==> run.sh <==
#!/bin/bash
# OpenROAD 26Q1-2900-gdf79404cd8, Yosys 0.63+post, stock flow scripts
make -C /OpenROAD-flow-scripts/flow DESIGN_CONFIG=/design/flow/config.mk WORK_HOME=/design/flow/orfs finish
==> config.mk <==
export PLATFORM = sky130hd
export DESIGN_NAME = datamem
export DESIGN_NICKNAME = datamem
export VERILOG_FILES = /design/flow/design.v
export SDC_FILE = /design/flow/constraint.sdc
export NUM_CORES = 4
export LEC_CHECK = 1
export CORE_UTILIZATION = 40
export SYNTH_MEMORY_MAX_BITS = 65536
==> constraint.sdc <==
current_design datamem

set clk_period 300.2
set clk_io_pct 0.2

create_clock -name clk0 -period $clk_period [get_ports {en}]

set non_clock_inputs [all_inputs -no_clocks]
set_input_delay [expr $clk_period * $clk_io_pct] -clock clk0 $non_clock_inputs
set_output_delay [expr $clk_period * $clk_io_pct] -clock clk0 [all_outputs]
$ cat flow/config.mk
export PLATFORM = sky130hd
export DESIGN_NAME = two_one_mux
export DESIGN_NICKNAME = two_one_mux
export VERILOG_FILES = /design/flow/design.v
export SDC_FILE = /design/flow/constraint.sdc
export NUM_CORES = 4
export LEC_CHECK = 1
export CORE_AREA = 10 10 83 83
export DIE_AREA = 0 0 93 93
$ cat flow/constraint.sdc
current_design two_one_mux

set clk_period 1.0
set clk_io_pct 0.2

create_clock -name clk0 -period $clk_period

set non_clock_inputs [all_inputs -no_clocks]
set_input_delay [expr $clk_period * $clk_io_pct] -clock clk0 $non_clock_inputs
set_output_delay [expr $clk_period * $clk_io_pct] -clock clk0 [all_outputs]
$ cat flow/design.v
module two_one_mux(
    output wire [63:0] data_out,
    input wire [63:0] in_0, in_1,
    input wire en
    );
assign data_out = (en==1) ? in_1 : in_0;
endmodule
$ cat flow/run.sh
#!/bin/bash
# OpenROAD 26Q1-2900-gdf79404cd8, Yosys 0.63+post, stock flow scripts
make -C /OpenROAD-flow-scripts/flow DESIGN_CONFIG=/design/flow/config.mk WORK_HOME=/design/flow/orfs finish
==> impl_metrics.env <==
# source this file to load flow results
export IMPL_antenna_found_initial=0
export IMPL_max_freq_ghz=0.8331
export IMPL_yosys_stat_seqShare_pct=0
export IMPL_synth_cells=71
export IMPL_timing_final_ws_setup_ns=-0.2004
export IMPL_failed_checks="setup timing"
export IMPL_crit_share_post_route_pct=120.0
export IMPL_synth_area_um2=1077
export IMPL_grt_first_pass_wirelength_um=9584
export IMPL_filler_cell_count=473
export IMPL_via_per_inst=3.912
export IMPL_slew_limit_headroom_pct=92.26
export IMPL_rsz0062_at_grt="true"
export IMPL_totalWireLength_um=6731
export IMPL_synth_warning_count=0
export IMPL_maximum_number_of_pins_on_one_net_before_global_route_repair=15
export IMPL_dp_cells=330
export IMPL_fin_setup_tns_ns=-9.800
export IMPL_outcome="finished with violations"
export IMPL_yosys_top_cells_area="sky130_fd_sc_hd__mux2_4, sky130_fd_sc_hd__buf_12, sky130_fd_sc_hd__mux2_2, sky130_fd_sc_hd__buf_6"
export IMPL_final_hold_violation_count=0
export IMPL_hpwl_um=5991
export IMPL_total_number_of_warnings_across_the_stage_logs=35
export IMPL_synth_top_area_share_pct=83.62
export IMPL_crit_slowest_cell="sky130_fd_sc_hd__mux2_4"
export IMPL_dr_iter_0_viols=4
export IMPL_gr_total_overflow=0
export IMPL_coreArea_um2=5140
export IMPL_clkPwrFrac_pct=0
export IMPL_power_switching_share_pct=22.22
export IMPL_route_antenna_remaining_nets=0
export IMPL_cell_internal_pwr_mw=1.002
export IMPL_gp_routability_congestion=0.7924
export IMPL_initial_core_util_pct=20.96
export IMPL_cp_required_ns=0.80
export IMPL_post_route_drc_violation_count=0
export IMPL_detail_route_antenna_diodes=0
export IMPL_layout_min_cycle_time_ns=1.200
export IMPL_post_synth_num_cell_types=4
export IMPL_mi_logic_area_um2=953.4
export IMPL_hp_class="in2out"
export IMPL_vias=1338
export IMPL_timing_hold_ws_ns=0.6948
export IMPL_final_core_utilization_pct=60.83
export IMPL_yosys_cell_count_top_type="sky130_fd_sc_hd__mux2_4"
export IMPL_crit_fanout=6
export IMPL_chip_area_um2=8649
export IMPL_critPathLaunchType="input pin"
export IMPL_io_buffers=193
export IMPL_clockBufferCount=0
export IMPL_yosys_reported_design_area_after_synthesis_um2=1077
export IMPL_number_of_global_route_vias_before_repair=1500
export IMPL_wire_per_inst_um=19.68
export IMPL_seq_power_share_pct=0
export IMPL_common_cells="sky130_fd_sc_hd__mux2_4, sky130_fd_sc_hd__buf_12, sky130_fd_sc_hd__mux2_2, sky130_fd_sc_hd__buf_6"
export IMPL_power_frac_comb_pct=100.0
export IMPL_report_final_setup_viol=64
export IMPL_numSequentialCells=0
export IMPL_synthDominantAreaCellType="sky130_fd_sc_hd__mux2_4"
export IMPL_timing_max_cap_violations=0
export IMPL_total_power_mw=1.288
export IMPL_net_switching_power_mw=0.2863
export IMPL_gr_usage_all_layers_pct=14.36
export IMPL_std_cell_rows=26
export IMPL_design_portCount=193
export IMPL_sequential_standard_cell_area_um2=0
export IMPL_ordered_cell_list_for_the_critical_path="buf_12, bufbuf_16, mux2_4, buf_2"
export IMPL_worst_pin_slew_ns=0.1161
export IMPL_drive_above_1_share_pct=52.94
export IMPL_die_height_um=93
export IMPL_cp_data_arrival_time_ns=1.00
export IMPL_power_leakage_nw=1.668
export IMPL_areaGrowthSynthToFinish_pct=190.2
export IMPL_setup_worst_path_class="in2out"
export IMPL_drt_pass1_iterations=3
export IMPL_p_per_area_nw_per_um2=412.1
export IMPL_cells_yosys=71
export IMPL_die_w_um=93
export IMPL_final_max_slew_violation_count=0
export IMPL_layout_cells_non_filler=342
export IMPL_biggest_cell_delay_along_the_critical_path_ns=0.28
export IMPL_syn_area_per_cell_um2=15.17
export IMPL_critical_path_endpoint_type="output port"
export IMPL_max_rail_drop_vdd_mv=0.1998
==> placed cells by master (no fill, tap or decap), drive strengths merged <==
| cell | n |
|---|---|
| dlygate4sd2 | 73 |
| dlymetal6s2s | 7 |
| clkdlybuf4s50 | 48 |
| bufbuf | 1 |
| mux2 | 64 |
| buf | 79 |
==> final cells by class <==
type	count	share of cell area (%)
well taps	70	2.801
multi-input cells	64	30.49
repair buffers	208	66.71
==> final timing paths <==
path,from,to,cells after the start
hold / removal,in_0[63],data_out[63],3
setup / recovery,en,data_out[30],4
===== design.v =====
`timescale 1ns / 1ps
module debounce (
    input clk,
    input btn,
    output out
  );
  reg [16:0] ctr_d, ctr_q;
  reg [1:0] sync_d, sync_q;
  assign out = ctr_q == {17{1'b1}};
  always @(*) begin
    sync_d[0] = btn;
    sync_d[1] = sync_q[0];
    ctr_d = ctr_q + 1'b1;
    if (ctr_q == {17{1'b1}}) begin
      ctr_d = ctr_q;
    end
    if (!sync_q[1])
      ctr_d = 17'd0;
  end
  always @(posedge clk) begin
    ctr_q <= ctr_d;
    sync_q <= sync_d;
  end
endmodule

____________

(Activity):
Begin with the line that contains "ctr_d = ctr_q;" and print each line exactly until the data ends, including the last line.

(Solution to the problem):
      ctr_d = ctr_q;
    end
    if (!sync_q[1])
      ctr_d = 17'd0;
  end
  always @(posedge clk) begin
    ctr_q <= ctr_d;
    sync_q <= sync_d;
  end
endmodule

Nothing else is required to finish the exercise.